ROSETO DEGLI ABRUZZI – L’Associazione Guide del Borsacchio e il WWF Abruzzo hanno inviato una dettagliata nota al Comune di Roseto degli Abruzzi, alla Provincia di Teramo, alla Regione Abruzzo, al Ministero dell’Ambiente e al Comando Carabinieri Forestali chiedendo l’applicazione della Legge n. 353/2000 “Legge-quadro in materia di incendi boschivi” per i terreni colpiti da incendi nella Riserva Naturale del Borsacchio.
Le due Associazioni hanno ricordato i gravi episodi verificatisi all’interno della Riserva a partire dall’ultimo l’incendio del 28 luglio scorso che ha provocato la distruzione di un’area retrodunale per circa 2 ettari. In passato, nelle estati del 2022 e del 2023 gli incendi avevano colpito le superfici agricole, cespugliate e naturali collinari di Colle Magnone e aree limitrofe.
Tutti gli episodi hanno interessato aree di elevato pregio ambientale, agricolo e paesaggistico, comprese zone dunali, retrodunali e collinari, compromettendo habitat naturali vulnerabili, inclusi siti di nidificazione del Fratino (Charadrius alexandrinus), specie protetta a livello nazionale ed europeo.
Nella nota, le due Associazioni ricordano che la legge n. 353/2000 vieta per 15 anni sulle aree percorse dal fuoco qualsiasi trasformazione urbanistica o il mutamento della destinazione d’uso dei terreni, mentre per almeno 10 anni sono vietati nuove edificazioni, campeggi, attività produttive o interventi edilizi. Il Comune competente è poi tenuto a redigere, aggiornare e pubblicare il catasto comunale delle aree incendiate da trasmettere anche alla Regione.
Guide del Borsacchio e WWF Abruzzo hanno pertanto richiesto l’applicazione immediata del vincolo quindicennale per il tratto costiero della Riserva del Borsacchio colpito dall’incendio del 28 luglio 2025 e per la zona collinare di Colle Magnone, interessata dagli incendi negli anni 2022 e 2023. Il vincolo dovrà impedire qualsiasi trasformazione urbanistica, mutamento della destinazione d’uso o insediamento edilizio. Inoltre, dette aree dovranno essere iscritte nel catasto comunale delle aree percorse dal fuoco con trasmissione alla Regione Abruzzo e aggiornamento dei vigenti strumenti urbanistici e ambientali. Infine, vanno attivati controlli da parte delle autorità forestali e ambientali competenti, al fine di prevenire eventuali tentativi di speculazione e contrastare l’attuale assenza di gestione attiva della Riserva che finora ne ha favorito la vulnerabilità.

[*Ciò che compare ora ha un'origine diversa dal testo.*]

`design/flow/design.v`:
```
`timescale 1ns / 1ps
module mat_mul #
	(
        parameter integer DIM_LOG = 2,     
        parameter integer DIM = 2**DIM_LOG,
        parameter integer SIZE = DIM*DIM,
        parameter integer SIZE_LOG = 2*DIM_LOG,
        parameter integer DATA_WIDTH = 32
    )
    (
		input wire  s00_axi_aclk,
		input wire  s00_axi_aresetn,
		output wire  s00_axis_tready,
		input wire [DATA_WIDTH-1 : 0] s00_axis_tdata,
		input wire  s00_axis_tlast,
        input wire  s00_axis_tvalid,
		output wire  m00_axis_tvalid,
        output wire [DATA_WIDTH-1 : 0] m00_axis_tdata,
        output wire [(DATA_WIDTH/8)-1 : 0] m00_axis_tstrb,
        output wire  m00_axis_tlast,
        input wire  m00_axis_tready,
        input wire sel, 
        input wire start
    );
	reg busy;               
	reg item_done;          
	reg matrix_done;        
	reg start_transfer;     
	reg transfer;           
	reg last_transfer;      
	reg mac_enable;         
    reg [DATA_WIDTH-1 : 0] mem_A [0 : SIZE-1];  
    reg [DATA_WIDTH-1 : 0] mem_B [0 : SIZE-1];  
    reg [DATA_WIDTH-1 : 0] mem_R [0 : SIZE-1];  
    reg [DATA_WIDTH-1 : 0] mat_A;    
    reg [DATA_WIDTH-1 : 0] mat_B;    
    reg [DATA_WIDTH-1 : 0] mat_R;    
    reg [SIZE_LOG-1 : 0] addr_stream_in;     
    reg [SIZE_LOG-1 : 0] addr_stream_out;    
    wire [SIZE_LOG-1 : 0] addr_A;    
    wire [SIZE_LOG-1 : 0] addr_B;    
    reg [SIZE_LOG-1 : 0] addr_R;     
    reg [DIM_LOG-1 : 0] row_cnt;     
    reg [DIM_LOG-1 : 0] col_cnt;     
    reg [DIM_LOG-1 : 0] tmp_cnt;     
    wire [DATA_WIDTH-1 : 0] mad;     
    reg [DATA_WIDTH-1 : 0] mac;      
    assign s00_axis_tready = !busy  && s00_axis_tvalid ;  
    always @ (posedge s00_axi_aclk) begin
        if (!s00_axi_aresetn || s00_axis_tlast)
            addr_stream_in <= 0;
        else if (s00_axis_tready)  
            addr_stream_in <= addr_stream_in+1 ;  
    end
    always @ (posedge s00_axi_aclk) begin 
        if (s00_axis_tvalid && !sel && s00_axis_tready)  
            mem_A [addr_stream_in] <= s00_axis_tdata;
        if (busy)  
            mat_A <= mem_A [addr_A];
    end
    always @ (posedge s00_axi_aclk) begin
        if (s00_axis_tvalid && sel && s00_axis_tready)  
            mem_B [addr_stream_in] <= s00_axis_tdata;
        if (busy)  
            mat_B <= mem_B [addr_B];
    end
    assign m00_axis_tstrb = 4'hf;    
    assign m00_axis_tdata = mat_R;   
    assign m00_axis_tlast = last_transfer;   
    assign m00_axis_tvalid =  transfer; 
    always @ (posedge s00_axi_aclk) begin
        if (!s00_axi_aresetn || matrix_done)  
            addr_stream_out <= 0;
        else if ((m00_axis_tready && transfer  || start_transfer  ))  
            addr_stream_out <=   addr_stream_out + 1;  
    end
    always @ (posedge s00_axi_aclk) begin
        if (!s00_axi_aresetn)
            start_transfer <= 0;
        else
            start_transfer <= matrix_done; 
    end
    always @ (posedge s00_axi_aclk) begin
        if (!s00_axi_aresetn || (m00_axis_tlast && m00_axis_tvalid && m00_axis_tready))  
            transfer <= 0;
        else if (start_transfer)  
            transfer <= 1; 
    end
    always @ (posedge s00_axi_aclk) begin
        if (!s00_axi_aresetn)
            last_transfer <= 0;
        else if (m00_axis_tready && transfer || start_transfer)
            last_transfer <= (addr_stream_out == SIZE-1); 
    end
    always @ (posedge s00_axi_aclk) begin
        if (item_done)  
            mem_R [addr_R] <= mad ;  
        if (m00_axis_tready && transfer || start_transfer)  
            mat_R <= mem_R [addr_stream_out];
    end
    always @ (posedge s00_axi_aclk) begin
        if (!s00_axi_aresetn || matrix_done ) 
            busy <= 0;
        else if (start )  
            busy <= 1'b1;
    end
    always @ (posedge s00_axi_aclk) begin
        if (!s00_axi_aresetn)
            item_done <= 0;
        else
            item_done <= (tmp_cnt==DIM-1 && busy) ;  
    end
    always @ (posedge s00_axi_aclk) begin
        if (!s00_axi_aresetn)
            matrix_done <= 0;
        else
            matrix_done <= (row_cnt == DIM-1) && (col_cnt == DIM-1) && (tmp_cnt==DIM-1) ;  
    end
    always @ (posedge s00_axi_aclk) begin
        if (!s00_axi_aresetn || start || tmp_cnt == DIM)  
            tmp_cnt <= 0;
        else if (busy && !matrix_done)  
            tmp_cnt <= tmp_cnt + 1;
    end
    always @ (posedge s00_axi_aclk) begin
        if (!s00_axi_aresetn || start || col_cnt==DIM)  
            col_cnt <= 0;
        else if (busy && tmp_cnt==DIM-1)  
            col_cnt <= col_cnt + 1;
    end
    always @ (posedge s00_axi_aclk) begin
        if (!s00_axi_aresetn || start || row_cnt==DIM)  
            row_cnt <= 0;
        else if (busy && col_cnt == DIM-1 && tmp_cnt==DIM-1)  
            row_cnt <= row_cnt + 1;
    end
    assign addr_A = row_cnt * (DIM) + tmp_cnt;  
    assign addr_B = tmp_cnt * (DIM) + col_cnt;
    always @ (posedge s00_axi_aclk) begin
        if (!s00_axi_aresetn || start)
            addr_R <= 0;
        else if (busy && item_done)  
            addr_R <= addr_R + 1 ;  
    end
    assign mad = mat_A * mat_B + mac;
    always @ (posedge s00_axi_aclk) begin
       if (!s00_axi_aresetn || tmp_cnt==0 )  
           mac <= 0;
       else if (mac_enable)
           mac <= mad ;  
    end
    always @ (posedge s00_axi_aclk) begin
       if (!s00_axi_aresetn)
           mac_enable <= 0;
       else if (busy)
           mac_enable <= 1;  
    end
endmodule
```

“Siamo consapevoli che le cause degli incendi potrebbero non essere dolose” dichiarano Filomena Ricci, delegata WWF Abruzzo, e Marco Borgatti, Presidente delle Guide del Borsacchio, “ma è evidente che anche episodi colposi producono danni gravi e talvolta irreversibili. La Riserva Naturale Regionale del Borsacchio, priva di gestione da oltre vent’anni, necessita di misure urgenti di tutela e controllo. Ad oggi ricordiamo che la Riserva è ancora in uno stato di stallo dopo che la Regione ha provato a tagliarla del 98% (dagli originari 1140 ettari a poco più di 24 ettari), facendo intervenire il Ministero dell’Ambiente e costringendo il Presidente Marsilio a congelare il taglio. Il tentativo di taglio da parte del Consiglio regionale nel blitz notturno durante l’approvazione della legge di bilancio regionale 2024 ha impedito l’approvazione del Piano di Assetto Naturalistico ormai concluso: tutto ciò aggrava la situazione gestionale della Riserva creando confusione anche in quegli imprenditori seri che vorrebbero fare investimenti, ma che, senza lo strumento di pianificazione, si trovano in condizioni di incertezza. Al riguardo, la richiesta di WWF e Guide del Borsacchio è sempre la stessa: riportare la riserva ai confini originari, approvare il PAN e far partire finalmente la gestione della Riserva”.